• **PROBLEM STATEMENT**
Beginning with the line that mentions "-637,7 +649,18 @@", reproduce every line through the last line of the entries, exactly, and only those.

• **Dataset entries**
^^^^^^^^^^^^^^^^
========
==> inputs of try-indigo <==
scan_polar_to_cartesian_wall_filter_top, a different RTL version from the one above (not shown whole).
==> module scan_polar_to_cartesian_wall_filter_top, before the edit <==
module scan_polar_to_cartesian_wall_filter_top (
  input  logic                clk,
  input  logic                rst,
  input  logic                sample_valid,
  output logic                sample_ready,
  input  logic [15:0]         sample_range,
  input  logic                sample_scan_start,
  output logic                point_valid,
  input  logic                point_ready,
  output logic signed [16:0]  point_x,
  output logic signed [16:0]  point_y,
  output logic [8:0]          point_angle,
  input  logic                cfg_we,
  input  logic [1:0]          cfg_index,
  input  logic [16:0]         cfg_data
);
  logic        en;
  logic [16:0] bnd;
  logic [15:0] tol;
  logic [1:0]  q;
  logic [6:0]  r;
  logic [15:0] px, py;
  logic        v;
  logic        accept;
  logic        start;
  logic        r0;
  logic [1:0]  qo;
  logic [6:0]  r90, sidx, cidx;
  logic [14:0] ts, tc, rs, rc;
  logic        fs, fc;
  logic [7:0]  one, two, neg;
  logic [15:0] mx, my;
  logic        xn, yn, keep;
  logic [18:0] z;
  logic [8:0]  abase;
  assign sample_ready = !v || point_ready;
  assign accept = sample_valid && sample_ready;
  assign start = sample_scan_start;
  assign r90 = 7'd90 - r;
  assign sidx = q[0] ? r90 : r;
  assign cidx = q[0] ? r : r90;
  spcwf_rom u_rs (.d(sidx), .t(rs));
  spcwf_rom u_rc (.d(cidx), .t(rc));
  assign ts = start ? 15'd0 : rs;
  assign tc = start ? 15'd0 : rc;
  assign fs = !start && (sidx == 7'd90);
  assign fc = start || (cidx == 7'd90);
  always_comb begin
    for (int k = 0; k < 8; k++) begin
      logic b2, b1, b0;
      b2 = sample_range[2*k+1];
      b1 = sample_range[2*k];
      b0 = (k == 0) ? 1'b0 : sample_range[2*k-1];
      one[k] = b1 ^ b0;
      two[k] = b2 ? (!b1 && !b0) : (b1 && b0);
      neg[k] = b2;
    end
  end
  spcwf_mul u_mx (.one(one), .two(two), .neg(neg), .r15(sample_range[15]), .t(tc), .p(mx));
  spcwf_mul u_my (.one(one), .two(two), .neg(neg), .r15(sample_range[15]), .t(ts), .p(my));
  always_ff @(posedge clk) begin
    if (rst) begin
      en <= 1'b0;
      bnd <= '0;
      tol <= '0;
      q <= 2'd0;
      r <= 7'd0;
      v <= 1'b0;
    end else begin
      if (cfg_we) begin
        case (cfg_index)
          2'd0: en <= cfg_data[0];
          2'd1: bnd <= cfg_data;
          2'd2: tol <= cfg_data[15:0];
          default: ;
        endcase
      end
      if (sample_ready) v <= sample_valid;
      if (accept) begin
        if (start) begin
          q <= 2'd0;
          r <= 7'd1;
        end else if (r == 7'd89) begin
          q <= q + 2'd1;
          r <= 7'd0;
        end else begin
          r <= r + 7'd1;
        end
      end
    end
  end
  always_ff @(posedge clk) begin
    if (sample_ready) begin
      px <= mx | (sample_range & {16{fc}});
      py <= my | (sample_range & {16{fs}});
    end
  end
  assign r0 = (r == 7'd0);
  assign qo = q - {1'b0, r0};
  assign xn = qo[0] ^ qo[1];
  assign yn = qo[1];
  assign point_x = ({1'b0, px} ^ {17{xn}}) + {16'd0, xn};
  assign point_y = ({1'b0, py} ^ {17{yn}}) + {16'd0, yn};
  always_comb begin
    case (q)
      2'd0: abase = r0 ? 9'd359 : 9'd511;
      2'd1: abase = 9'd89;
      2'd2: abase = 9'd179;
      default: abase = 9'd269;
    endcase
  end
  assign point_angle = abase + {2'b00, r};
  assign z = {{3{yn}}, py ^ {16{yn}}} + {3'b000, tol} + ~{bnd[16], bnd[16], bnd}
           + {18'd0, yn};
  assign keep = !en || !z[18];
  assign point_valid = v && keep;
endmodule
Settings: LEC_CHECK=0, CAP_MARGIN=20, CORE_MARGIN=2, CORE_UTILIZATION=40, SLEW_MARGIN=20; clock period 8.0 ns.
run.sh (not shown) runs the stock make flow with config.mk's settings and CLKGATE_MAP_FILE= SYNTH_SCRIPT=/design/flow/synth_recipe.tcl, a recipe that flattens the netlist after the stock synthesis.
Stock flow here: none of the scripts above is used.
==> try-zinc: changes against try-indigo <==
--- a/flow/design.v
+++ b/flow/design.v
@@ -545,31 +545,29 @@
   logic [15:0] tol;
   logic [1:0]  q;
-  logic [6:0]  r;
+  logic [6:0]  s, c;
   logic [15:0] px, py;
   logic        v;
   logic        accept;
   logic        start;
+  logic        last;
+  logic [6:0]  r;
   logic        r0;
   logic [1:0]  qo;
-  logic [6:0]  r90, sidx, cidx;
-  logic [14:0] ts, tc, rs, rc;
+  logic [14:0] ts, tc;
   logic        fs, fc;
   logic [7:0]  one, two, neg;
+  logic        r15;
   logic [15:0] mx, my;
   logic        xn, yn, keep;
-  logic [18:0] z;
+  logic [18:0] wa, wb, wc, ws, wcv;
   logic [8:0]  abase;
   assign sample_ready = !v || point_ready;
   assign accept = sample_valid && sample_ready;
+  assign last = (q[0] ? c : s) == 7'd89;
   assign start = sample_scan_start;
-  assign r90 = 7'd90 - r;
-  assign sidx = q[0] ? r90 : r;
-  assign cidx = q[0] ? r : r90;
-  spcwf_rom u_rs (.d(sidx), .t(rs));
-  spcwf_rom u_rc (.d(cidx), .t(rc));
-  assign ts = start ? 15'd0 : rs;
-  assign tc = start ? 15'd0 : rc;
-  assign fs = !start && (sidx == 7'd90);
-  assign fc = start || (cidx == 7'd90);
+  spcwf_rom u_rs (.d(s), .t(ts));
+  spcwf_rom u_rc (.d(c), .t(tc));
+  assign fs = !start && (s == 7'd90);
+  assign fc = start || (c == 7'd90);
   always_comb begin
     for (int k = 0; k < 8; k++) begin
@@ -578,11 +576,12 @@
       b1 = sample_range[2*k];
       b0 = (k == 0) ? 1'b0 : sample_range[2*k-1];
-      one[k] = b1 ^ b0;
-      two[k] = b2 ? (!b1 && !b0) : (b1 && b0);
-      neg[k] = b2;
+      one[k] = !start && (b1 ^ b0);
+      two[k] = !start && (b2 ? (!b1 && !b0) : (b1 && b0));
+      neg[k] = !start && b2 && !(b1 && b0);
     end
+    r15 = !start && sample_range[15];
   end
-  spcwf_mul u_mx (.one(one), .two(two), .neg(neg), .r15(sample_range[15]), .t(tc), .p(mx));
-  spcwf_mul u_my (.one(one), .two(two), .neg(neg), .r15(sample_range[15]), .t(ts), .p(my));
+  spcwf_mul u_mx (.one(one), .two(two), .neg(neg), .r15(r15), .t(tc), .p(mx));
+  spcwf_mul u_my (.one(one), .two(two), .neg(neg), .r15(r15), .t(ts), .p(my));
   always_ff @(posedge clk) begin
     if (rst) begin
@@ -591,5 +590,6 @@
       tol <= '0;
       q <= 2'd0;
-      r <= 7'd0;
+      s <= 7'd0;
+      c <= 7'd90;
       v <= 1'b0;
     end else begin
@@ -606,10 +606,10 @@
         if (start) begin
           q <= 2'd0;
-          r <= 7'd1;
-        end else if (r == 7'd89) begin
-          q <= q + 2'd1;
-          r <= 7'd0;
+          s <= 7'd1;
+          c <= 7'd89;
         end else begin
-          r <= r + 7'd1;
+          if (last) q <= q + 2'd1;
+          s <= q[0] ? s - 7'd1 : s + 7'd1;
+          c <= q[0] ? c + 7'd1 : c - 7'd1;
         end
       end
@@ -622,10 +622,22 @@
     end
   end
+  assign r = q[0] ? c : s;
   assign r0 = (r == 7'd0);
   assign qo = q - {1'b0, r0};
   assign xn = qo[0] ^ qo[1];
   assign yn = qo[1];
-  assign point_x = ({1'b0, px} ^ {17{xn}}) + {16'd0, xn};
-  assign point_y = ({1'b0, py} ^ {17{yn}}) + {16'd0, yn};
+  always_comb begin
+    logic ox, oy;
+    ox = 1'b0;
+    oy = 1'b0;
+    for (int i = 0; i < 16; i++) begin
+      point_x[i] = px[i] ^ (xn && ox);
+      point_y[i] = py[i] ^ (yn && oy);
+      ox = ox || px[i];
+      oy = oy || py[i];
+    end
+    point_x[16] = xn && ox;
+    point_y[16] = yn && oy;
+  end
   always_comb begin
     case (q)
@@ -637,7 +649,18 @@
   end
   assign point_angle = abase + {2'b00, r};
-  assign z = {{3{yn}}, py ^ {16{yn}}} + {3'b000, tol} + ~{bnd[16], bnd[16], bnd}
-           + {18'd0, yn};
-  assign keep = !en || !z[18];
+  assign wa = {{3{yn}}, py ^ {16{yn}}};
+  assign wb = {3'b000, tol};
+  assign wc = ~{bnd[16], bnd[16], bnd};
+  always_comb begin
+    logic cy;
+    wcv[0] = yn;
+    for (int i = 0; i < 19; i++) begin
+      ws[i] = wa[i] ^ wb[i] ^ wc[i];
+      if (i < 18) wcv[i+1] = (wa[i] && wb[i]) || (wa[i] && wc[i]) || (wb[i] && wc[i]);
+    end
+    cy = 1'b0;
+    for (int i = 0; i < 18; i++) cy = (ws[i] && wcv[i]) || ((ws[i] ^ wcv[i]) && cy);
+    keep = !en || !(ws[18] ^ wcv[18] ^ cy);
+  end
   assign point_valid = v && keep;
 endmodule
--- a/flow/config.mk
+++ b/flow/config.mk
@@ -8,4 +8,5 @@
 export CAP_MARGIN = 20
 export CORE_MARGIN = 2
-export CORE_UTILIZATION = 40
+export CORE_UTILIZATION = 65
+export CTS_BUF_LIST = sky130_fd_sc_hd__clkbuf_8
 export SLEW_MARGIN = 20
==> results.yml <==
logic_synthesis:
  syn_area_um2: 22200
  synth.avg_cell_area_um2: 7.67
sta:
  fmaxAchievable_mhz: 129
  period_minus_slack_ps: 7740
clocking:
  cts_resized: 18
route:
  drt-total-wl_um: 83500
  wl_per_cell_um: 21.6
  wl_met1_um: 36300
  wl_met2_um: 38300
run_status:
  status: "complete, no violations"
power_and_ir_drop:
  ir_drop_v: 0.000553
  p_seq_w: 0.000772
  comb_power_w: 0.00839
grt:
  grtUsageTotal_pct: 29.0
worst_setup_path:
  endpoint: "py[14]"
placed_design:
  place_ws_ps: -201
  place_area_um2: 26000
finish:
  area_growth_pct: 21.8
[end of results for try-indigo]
^^^^^^^^^^^^^^^^
• **SOLUTION FOR THIS EXERCISE**
@@ -637,7 +649,18 @@
   end
   assign point_angle = abase + {2'b00, r};
-  assign z = {{3{yn}}, py ^ {16{yn}}} + {3'b000, tol} + ~{bnd[16], bnd[16], bnd}
-           + {18'd0, yn};
-  assign keep = !en || !z[18];
+  assign wa = {{3{yn}}, py ^ {16{yn}}};
+  assign wb = {3'b000, tol};
+  assign wc = ~{bnd[16], bnd[16], bnd};
+  always_comb begin
+    logic cy;
+    wcv[0] = yn;
+    for (int i = 0; i < 19; i++) begin
+      ws[i] = wa[i] ^ wb[i] ^ wc[i];
+      if (i < 18) wcv[i+1] = (wa[i] && wb[i]) || (wa[i] && wc[i]) || (wb[i] && wc[i]);
+    end
+    cy = 1'b0;
+    for (int i = 0; i < 18; i++) cy = (ws[i] && wcv[i]) || ((ws[i] ^ wcv[i]) && cy);
+    keep = !en || !(ws[18] ^ wcv[18] ^ cy);
+  end
   assign point_valid = v && keep;
 endmodule
--- a/flow/config.mk
+++ b/flow/config.mk
@@ -8,4 +8,5 @@
 export CAP_MARGIN = 20
 export CORE_MARGIN = 2
-export CORE_UTILIZATION = 40
+export CORE_UTILIZATION = 65
+export CTS_BUF_LIST = sky130_fd_sc_hd__clkbuf_8
 export SLEW_MARGIN = 20
==> results.yml <==
logic_synthesis:
  syn_area_um2: 22200
  synth.avg_cell_area_um2: 7.67
sta:
  fmaxAchievable_mhz: 129
  period_minus_slack_ps: 7740
clocking:
  cts_resized: 18
route:
  drt-total-wl_um: 83500
  wl_per_cell_um: 21.6
  wl_met1_um: 36300
  wl_met2_um: 38300
run_status:
  status: "complete, no violations"
power_and_ir_drop:
  ir_drop_v: 0.000553
  p_seq_w: 0.000772
  comb_power_w: 0.00839
grt:
  grtUsageTotal_pct: 29.0
worst_setup_path:
  endpoint: "py[14]"
placed_design:
  place_ws_ps: -201
  place_area_um2: 26000
finish:
  area_growth_pct: 21.8
[end of results for try-indigo]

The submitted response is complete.